= Your instructions =
From the records below, please return each line that holds the word "switching".

BEGIN Exercise data

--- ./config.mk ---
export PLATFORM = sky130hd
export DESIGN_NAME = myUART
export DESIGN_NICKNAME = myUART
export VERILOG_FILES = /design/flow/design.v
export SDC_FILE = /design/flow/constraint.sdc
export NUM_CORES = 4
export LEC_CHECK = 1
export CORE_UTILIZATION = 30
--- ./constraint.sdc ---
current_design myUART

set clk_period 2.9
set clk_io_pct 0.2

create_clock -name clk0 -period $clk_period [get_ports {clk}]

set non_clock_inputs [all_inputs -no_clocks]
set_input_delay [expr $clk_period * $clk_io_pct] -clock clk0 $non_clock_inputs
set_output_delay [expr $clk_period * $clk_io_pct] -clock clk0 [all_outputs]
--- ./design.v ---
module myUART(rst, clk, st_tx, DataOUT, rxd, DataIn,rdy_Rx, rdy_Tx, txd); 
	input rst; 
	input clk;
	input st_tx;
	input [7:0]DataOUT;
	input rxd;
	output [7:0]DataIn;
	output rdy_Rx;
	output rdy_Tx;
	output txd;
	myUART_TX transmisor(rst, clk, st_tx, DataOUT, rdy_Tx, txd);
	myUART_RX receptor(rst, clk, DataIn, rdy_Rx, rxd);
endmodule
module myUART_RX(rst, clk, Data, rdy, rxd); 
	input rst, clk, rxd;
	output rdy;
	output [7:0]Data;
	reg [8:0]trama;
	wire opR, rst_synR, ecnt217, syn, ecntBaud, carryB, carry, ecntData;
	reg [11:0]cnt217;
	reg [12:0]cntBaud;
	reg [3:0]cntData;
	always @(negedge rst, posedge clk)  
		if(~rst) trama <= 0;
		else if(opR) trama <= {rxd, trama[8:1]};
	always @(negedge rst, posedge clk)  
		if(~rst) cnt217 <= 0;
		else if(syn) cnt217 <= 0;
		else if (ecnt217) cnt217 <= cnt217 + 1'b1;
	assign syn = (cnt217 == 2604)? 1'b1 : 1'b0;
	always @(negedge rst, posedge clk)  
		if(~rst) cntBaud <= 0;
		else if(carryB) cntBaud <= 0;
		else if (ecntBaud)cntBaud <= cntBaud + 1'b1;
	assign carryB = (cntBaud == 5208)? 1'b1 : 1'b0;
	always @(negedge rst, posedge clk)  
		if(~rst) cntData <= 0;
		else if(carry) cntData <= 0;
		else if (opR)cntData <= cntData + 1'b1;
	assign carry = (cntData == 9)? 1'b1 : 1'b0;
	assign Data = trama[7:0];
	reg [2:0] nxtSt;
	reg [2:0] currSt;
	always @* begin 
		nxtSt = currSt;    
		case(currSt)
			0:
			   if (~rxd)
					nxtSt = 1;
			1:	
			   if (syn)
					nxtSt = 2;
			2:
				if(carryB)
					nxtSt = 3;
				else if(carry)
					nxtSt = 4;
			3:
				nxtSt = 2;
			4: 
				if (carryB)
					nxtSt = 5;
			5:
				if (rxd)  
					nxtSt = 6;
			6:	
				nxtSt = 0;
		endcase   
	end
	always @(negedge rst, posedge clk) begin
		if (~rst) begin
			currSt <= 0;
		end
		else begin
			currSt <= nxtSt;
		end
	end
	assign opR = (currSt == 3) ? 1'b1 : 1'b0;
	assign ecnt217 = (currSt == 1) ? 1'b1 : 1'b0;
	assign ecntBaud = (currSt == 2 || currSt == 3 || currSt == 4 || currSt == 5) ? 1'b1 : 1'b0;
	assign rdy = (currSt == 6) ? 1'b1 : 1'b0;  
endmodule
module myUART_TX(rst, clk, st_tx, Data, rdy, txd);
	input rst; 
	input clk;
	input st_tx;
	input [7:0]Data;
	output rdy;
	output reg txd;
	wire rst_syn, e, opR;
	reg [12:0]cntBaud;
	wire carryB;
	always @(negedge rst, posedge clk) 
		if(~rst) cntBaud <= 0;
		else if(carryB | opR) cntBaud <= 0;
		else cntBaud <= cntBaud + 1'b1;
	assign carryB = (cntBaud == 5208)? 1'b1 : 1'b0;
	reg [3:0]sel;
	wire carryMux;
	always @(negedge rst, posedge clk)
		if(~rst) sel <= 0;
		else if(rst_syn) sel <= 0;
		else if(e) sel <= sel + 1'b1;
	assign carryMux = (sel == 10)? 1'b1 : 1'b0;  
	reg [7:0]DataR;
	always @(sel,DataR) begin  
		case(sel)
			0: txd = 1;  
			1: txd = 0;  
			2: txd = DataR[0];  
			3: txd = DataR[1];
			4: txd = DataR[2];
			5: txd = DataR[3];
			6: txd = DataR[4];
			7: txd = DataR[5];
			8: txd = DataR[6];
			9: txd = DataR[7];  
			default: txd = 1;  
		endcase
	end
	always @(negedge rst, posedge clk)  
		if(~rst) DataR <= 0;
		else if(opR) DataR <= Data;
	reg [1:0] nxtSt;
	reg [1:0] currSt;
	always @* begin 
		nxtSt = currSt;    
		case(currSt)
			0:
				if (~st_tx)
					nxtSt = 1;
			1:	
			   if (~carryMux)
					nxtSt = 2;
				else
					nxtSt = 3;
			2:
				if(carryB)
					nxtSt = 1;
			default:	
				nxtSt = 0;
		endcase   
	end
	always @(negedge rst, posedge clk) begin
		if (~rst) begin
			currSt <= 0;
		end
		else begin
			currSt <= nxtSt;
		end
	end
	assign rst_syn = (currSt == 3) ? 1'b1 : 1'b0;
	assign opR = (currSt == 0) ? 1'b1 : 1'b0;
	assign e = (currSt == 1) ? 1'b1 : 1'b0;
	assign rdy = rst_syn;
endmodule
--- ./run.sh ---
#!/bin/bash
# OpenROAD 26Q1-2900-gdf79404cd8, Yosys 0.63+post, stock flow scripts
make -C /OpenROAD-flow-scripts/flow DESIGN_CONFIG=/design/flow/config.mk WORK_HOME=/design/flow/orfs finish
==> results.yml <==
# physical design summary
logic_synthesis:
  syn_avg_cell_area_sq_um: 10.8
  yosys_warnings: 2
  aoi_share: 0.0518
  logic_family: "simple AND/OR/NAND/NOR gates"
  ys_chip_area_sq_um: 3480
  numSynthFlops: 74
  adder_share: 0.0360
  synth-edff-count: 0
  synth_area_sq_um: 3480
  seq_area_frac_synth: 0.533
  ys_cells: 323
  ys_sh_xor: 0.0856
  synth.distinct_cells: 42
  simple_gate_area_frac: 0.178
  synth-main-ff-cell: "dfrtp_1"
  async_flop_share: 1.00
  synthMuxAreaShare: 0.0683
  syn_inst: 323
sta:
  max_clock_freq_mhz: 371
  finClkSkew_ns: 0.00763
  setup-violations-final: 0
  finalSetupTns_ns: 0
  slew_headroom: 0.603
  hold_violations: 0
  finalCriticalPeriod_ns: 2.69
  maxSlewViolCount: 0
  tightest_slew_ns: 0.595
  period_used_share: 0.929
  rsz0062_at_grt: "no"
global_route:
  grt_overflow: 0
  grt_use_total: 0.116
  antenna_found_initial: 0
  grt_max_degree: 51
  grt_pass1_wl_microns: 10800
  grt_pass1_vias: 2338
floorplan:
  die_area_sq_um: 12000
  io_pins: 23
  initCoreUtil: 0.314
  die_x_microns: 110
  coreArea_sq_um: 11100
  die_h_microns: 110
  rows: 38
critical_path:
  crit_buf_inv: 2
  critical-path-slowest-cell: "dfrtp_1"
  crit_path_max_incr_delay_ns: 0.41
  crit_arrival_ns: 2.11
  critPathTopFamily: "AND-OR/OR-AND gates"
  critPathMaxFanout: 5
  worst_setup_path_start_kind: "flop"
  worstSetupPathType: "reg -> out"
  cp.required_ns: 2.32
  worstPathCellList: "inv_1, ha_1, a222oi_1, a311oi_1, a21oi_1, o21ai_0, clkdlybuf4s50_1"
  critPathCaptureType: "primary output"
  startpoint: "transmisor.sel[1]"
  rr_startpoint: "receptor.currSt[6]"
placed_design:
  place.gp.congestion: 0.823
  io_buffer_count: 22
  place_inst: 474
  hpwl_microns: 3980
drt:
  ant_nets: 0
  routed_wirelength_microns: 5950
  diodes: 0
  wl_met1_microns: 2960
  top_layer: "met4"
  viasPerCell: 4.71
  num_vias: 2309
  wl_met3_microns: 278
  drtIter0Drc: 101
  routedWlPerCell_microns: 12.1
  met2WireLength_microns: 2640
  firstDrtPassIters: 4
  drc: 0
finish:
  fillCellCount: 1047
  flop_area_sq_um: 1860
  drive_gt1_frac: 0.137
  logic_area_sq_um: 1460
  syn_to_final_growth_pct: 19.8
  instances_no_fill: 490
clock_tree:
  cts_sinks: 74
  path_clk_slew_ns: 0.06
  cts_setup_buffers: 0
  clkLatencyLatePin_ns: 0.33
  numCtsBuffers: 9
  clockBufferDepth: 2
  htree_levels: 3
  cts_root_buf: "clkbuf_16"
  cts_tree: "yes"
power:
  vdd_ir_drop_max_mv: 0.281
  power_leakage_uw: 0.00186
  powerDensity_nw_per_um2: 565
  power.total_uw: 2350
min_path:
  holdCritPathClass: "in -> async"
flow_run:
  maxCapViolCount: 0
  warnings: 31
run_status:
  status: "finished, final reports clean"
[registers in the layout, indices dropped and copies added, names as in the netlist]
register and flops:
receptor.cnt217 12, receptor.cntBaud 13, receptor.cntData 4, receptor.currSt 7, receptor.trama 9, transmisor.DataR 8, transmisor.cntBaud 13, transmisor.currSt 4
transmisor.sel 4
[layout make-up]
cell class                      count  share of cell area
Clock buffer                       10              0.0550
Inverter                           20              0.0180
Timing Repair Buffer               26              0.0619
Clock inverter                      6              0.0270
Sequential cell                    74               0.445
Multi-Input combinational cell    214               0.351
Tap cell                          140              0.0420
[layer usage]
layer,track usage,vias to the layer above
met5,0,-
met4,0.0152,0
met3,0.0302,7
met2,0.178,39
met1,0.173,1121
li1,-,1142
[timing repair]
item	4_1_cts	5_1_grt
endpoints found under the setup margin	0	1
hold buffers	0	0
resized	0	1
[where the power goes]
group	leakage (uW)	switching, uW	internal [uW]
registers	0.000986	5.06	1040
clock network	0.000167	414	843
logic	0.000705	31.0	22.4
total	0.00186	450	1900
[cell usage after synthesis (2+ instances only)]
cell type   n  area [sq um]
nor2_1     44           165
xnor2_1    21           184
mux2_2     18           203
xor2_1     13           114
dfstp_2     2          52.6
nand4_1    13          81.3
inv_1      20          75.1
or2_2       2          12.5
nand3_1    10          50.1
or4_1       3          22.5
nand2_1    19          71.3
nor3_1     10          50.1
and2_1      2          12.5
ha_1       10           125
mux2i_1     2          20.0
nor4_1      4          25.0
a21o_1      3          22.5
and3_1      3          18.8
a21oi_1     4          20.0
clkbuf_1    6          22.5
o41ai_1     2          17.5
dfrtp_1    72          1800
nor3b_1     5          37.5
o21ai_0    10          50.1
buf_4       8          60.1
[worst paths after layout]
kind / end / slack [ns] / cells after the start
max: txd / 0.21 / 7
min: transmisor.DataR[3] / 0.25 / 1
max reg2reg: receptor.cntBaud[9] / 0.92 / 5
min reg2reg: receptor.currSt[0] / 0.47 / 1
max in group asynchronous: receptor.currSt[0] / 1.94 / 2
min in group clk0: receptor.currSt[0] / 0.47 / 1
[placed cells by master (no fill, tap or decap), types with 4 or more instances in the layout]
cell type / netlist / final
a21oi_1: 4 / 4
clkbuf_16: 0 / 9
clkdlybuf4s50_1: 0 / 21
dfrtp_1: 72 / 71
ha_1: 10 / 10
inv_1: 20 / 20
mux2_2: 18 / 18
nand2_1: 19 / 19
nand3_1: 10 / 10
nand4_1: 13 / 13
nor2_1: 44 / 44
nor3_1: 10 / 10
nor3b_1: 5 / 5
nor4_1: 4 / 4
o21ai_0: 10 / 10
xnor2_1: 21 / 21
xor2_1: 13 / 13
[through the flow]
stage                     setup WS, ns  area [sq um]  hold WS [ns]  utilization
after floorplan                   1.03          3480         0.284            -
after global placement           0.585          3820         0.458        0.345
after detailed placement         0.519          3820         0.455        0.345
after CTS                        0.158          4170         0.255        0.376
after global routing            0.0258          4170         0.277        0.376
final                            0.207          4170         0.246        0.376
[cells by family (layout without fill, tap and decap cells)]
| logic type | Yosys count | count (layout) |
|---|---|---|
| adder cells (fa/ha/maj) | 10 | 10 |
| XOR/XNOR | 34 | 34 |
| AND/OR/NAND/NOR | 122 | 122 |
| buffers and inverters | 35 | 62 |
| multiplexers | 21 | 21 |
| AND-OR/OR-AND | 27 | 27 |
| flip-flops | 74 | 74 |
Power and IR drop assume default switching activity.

END Exercise data

= Written answer =
group	leakage (uW)	switching, uW	internal [uW]
Power and IR drop assume default switching activity.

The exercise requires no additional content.